Objective: To assess the relationship between fetal pyelectasis determined by ultrasonography and postnatal renal function. Methods: We first established normal values for anteroposterior, transverse, and longitudinal diameters of the renal pelvis sonographically in 68 normal fetuses at 30–40 weeks’ gestation. We also evaluated prospectively the relationship between the severity of pyelectasis (diameter at least two standard deviations above the normal mean) in 36 fetuses at 30–40 weeks’ gestation and postnatal renal function. Fetal renal function also was evaluated through measurement of the hourly urine production rate, whereas postnatal renal function was assessed by technetium 99m–diethylenetriamine penta-acetic acid renography and excretory urography.
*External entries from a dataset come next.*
### src/hdl/bsd_pkg.sv
// Package: shared types, character constants and escape lookup for the backslash escape decoder
package bsd_pkg;

  typedef enum logic [1:0] {
    MODE_NORMAL  = 2'd0,
    MODE_ESCAPE  = 2'd1,
    MODE_OCTAL   = 2'd2,
    MODE_STOPPED = 2'd3
  } scan_mode_e;

  localparam logic [7:0] CHR_BACKSLASH = 8'h5C;
  localparam logic [7:0] CHR_ZERO      = 8'h30;
  localparam logic [7:0] CHR_SEVEN     = 8'h37;
  localparam logic [7:0] CHR_STOP      = 8'h63;
  localparam logic [1:0] OCTAL_DIGITS  = 2'd3;

  localparam int unsigned FIFO_DEPTH = 4;

  typedef struct packed {
    logic [7:0] out_byte;
    logic       byte_valid;
    logic       string_done;
    logic       stopped_by_c;
    logic       last_of_run;
  } result_t;

  typedef struct packed {
    logic [1:0] count;
    result_t    r0;
    result_t    r1;
  } push_t;

  typedef struct packed {
    logic       known;
    logic [7:0] code;
  } esc_t;

  function automatic esc_t escape_lookup(logic [7:0] c);
    esc_t e;
    e.known = 1'b1;
    unique case (c)
      8'h61:         e.code = 8'd7;
      8'h62:         e.code = 8'd8;
      8'h66:         e.code = 8'd12;
      8'h6E:         e.code = 8'd10;
      8'h72:         e.code = 8'd13;
      8'h74:         e.code = 8'd9;
      8'h76:         e.code = 8'd11;
      CHR_BACKSLASH: e.code = CHR_BACKSLASH;
      default: begin
        e.known = 1'b0;
        e.code  = 8'd0;
      end
    endcase
    return e;
  endfunction

endpackage

### src/hdl/bsd_if.sv
// Interfaces: request channels into and out of the backslash escape decoder
interface bsd_in_if;
  logic       valid;
  logic       ready;
  logic [7:0] in_byte;
  logic       end_of_string;

  modport source (output valid, output in_byte, output end_of_string, input ready);
  modport sink   (input valid, input in_byte, input end_of_string, output ready);
endinterface

interface bsd_out_if;
  logic       valid;
  logic       ready;
  logic [7:0] out_byte;
  logic       byte_valid;
  logic       string_done;
  logic       stopped_by_c;
  logic       last_of_run;

  modport source (output valid, output out_byte, output byte_valid, output string_done,
                  output stopped_by_c, output last_of_run, input ready);
  modport sink   (input valid, input out_byte, input byte_valid, input string_done,
                  input stopped_by_c, input last_of_run, output ready);
endinterface

### src/hdl/bsd_step.sv
// Input register, scan state and per-byte decode producing up to two results
module bsd_step (
  input  logic           clk_i,
  input  logic           rst_ni,
  input  logic           in_valid_i,
  input  logic [7:0]     in_byte_i,
  input  logic           in_eos_i,
  output logic           in_ready_o,
  input  logic           room_i,
  output bsd_pkg::push_t push_o
);

  logic                s1_valid_q;
  logic [7:0]          s1_byte_q;
  logic                s1_eos_q;
  bsd_pkg::scan_mode_e mode_q, mode_d;
  logic [7:0]          val_q, val_d;
  logic [1:0]          dig_q, dig_d;
  logic                adv;
  logic                take;
  logic [1:0]          n;
  bsd_pkg::result_t    r0, r1;
  bsd_pkg::esc_t       esc;
  logic                is_oct;
  logic [7:0]          oct_next;

  assign adv        = s1_valid_q & room_i;
  assign in_ready_o = ~s1_valid_q | room_i;
  assign take       = in_valid_i & in_ready_o;

  always_ff @(posedge clk_i or negedge rst_ni) begin
    if (!rst_ni) begin
      s1_valid_q <= 1'b0;
      mode_q     <= bsd_pkg::MODE_NORMAL;
      val_q      <= 8'd0;
      dig_q      <= 2'd0;
    end else begin
      if (take) begin
        s1_valid_q <= 1'b1;
      end else if (adv) begin
        s1_valid_q <= 1'b0;
      end
      if (adv) begin
        mode_q <= mode_d;
        val_q  <= val_d;
        dig_q  <= dig_d;
      end
    end
  end

  always_ff @(posedge clk_i) begin
    if (take) begin
      s1_byte_q <= in_byte_i;
      s1_eos_q  <= in_eos_i;
    end
  end

  assign esc      = bsd_pkg::escape_lookup(s1_byte_q);
  assign is_oct   = (s1_byte_q >= bsd_pkg::CHR_ZERO) && (s1_byte_q <= bsd_pkg::CHR_SEVEN);
  assign oct_next = {val_q[4:0], s1_byte_q[2:0]};

  always_comb begin
    r0     = '0;
    r1     = '0;
    n      = 2'd0;
    mode_d = mode_q;
    val_d  = val_q;
    dig_d  = dig_q;
    if (s1_eos_q) begin
      n              = 2'd1;
      r0.string_done = 1'b1;
      unique case (mode_q)
        bsd_pkg::MODE_ESCAPE: begin
          r0.out_byte   = bsd_pkg::CHR_BACKSLASH;
          r0.byte_valid = 1'b1;
        end
        bsd_pkg::MODE_OCTAL: begin
          r0.out_byte   = val_q;
          r0.byte_valid = 1'b1;
        end
        bsd_pkg::MODE_STOPPED: r0.stopped_by_c = 1'b1;
        default: ;
      endcase
      mode_d = bsd_pkg::MODE_NORMAL;
      val_d  = 8'd0;
      dig_d  = 2'd0;
    end else begin
      unique case (mode_q)
        bsd_pkg::MODE_NORMAL: begin
          if (s1_byte_q == bsd_pkg::CHR_BACKSLASH) begin
            mode_d = bsd_pkg::MODE_ESCAPE;
          end else begin
            n             = 2'd1;
            r0.out_byte   = s1_byte_q;
            r0.byte_valid = 1'b1;
          end
        end
        bsd_pkg::MODE_ESCAPE: begin
          mode_d = bsd_pkg::MODE_NORMAL;
          priority if (esc.known) begin
            n             = 2'd1;
            r0.out_byte   = esc.code;
            r0.byte_valid = 1'b1;
          end else if (s1_byte_q == bsd_pkg::CHR_STOP) begin
            mode_d = bsd_pkg::MODE_STOPPED;
          end else if (s1_byte_q == bsd_pkg::CHR_ZERO) begin
            mode_d = bsd_pkg::MODE_OCTAL;
            val_d  = 8'd0;
            dig_d  = 2'd0;
          end else begin
            n             = 2'd2;
            r0.out_byte   = bsd_pkg::CHR_BACKSLASH;
            r0.byte_valid = 1'b1;
            r1.out_byte   = s1_byte_q;
            r1.byte_valid = 1'b1;
          end
        end
        bsd_pkg::MODE_OCTAL: begin
          if (is_oct && (dig_q < bsd_pkg::OCTAL_DIGITS)) begin
            if (dig_q + 2'd1 == bsd_pkg::OCTAL_DIGITS) begin
              n             = 2'd1;
              r0.out_byte   = oct_next;
              r0.byte_valid = 1'b1;
              mode_d        = bsd_pkg::MODE_NORMAL;
              val_d         = 8'd0;
              dig_d         = 2'd0;
            end else begin
              val_d = oct_next;
              dig_d = dig_q + 2'd1;
            end
          end else begin
            // early end of octal run: flush value, then treat byte as normal
            n             = 2'd1;
            r0.out_byte   = val_q;
            r0.byte_valid = 1'b1;
            mode_d        = bsd_pkg::MODE_NORMAL;
            val_d         = 8'd0;
            dig_d         = 2'd0;
            if (s1_byte_q == bsd_pkg::CHR_BACKSLASH) begin
              mode_d = bsd_pkg::MODE_ESCAPE;
            end else begin
              n             = 2'd2;
              r1.out_byte   = s1_byte_q;
              r1.byte_valid = 1'b1;
            end
          end
        end
        default: ;
      endcase
    end
    r0.last_of_run = (n == 2'd1);
    r1.last_of_run = (n == 2'd2);
  end

  assign push_o.count = adv ? n : 2'd0;
  assign push_o.r0    = r0;
  assign push_o.r1    = r1;

endmodule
Results: Fetal pyelectasis was diagnosed when renal pelvic diameters were at least 8 mm (anteroposterior), 11 mm (transverse), and 14 mm (longitudinal), all upper limits of normal diameters of 68 normal fetuses as determined in the first part of the study. Pyelectasis was associated with a normal urine production rate in all fetuses, but in six fetuses it was associated with a normal urine production rate in all fetuses, but in six fetuses it was associated with a progressive deterioration of renal function within the 1st month of life, requiring neonatal surgery. In the other 30 fetuses with pyelectasis, who did not require neonatal surgery, pyelectasis decreased gradually or totally disappeared within 2 years. Renal pelvic anteroposterior, transverse, and longitudinal pelvic diameters were at least 20, 25, and 26 mm, respectively, during late fetal life in those neonates at the time of corrective surgery. The mean anteroposterior diameter in those fetuses who did not require surgery at infancy (11 ± 6 mm) was significantly less than in those requiring surgery (33 ± 14 mm, P < .01). Likewise, the transverse diameters were 17 ± 10 mm and 38 ± 16 mm ( P < .01) and the longitudinal diameters were 20 ± 10 mm and 48 ± 22 mm ( P < .01). Conclusion: Neonatal surgery is recommended when the anteroposterior, transverse, and longitudinal renal pelvic diameters during the prenatal period are at least 20, 25, and 26 mm, respectively. Surgery is not necessary when the diameters are less than 20 mm.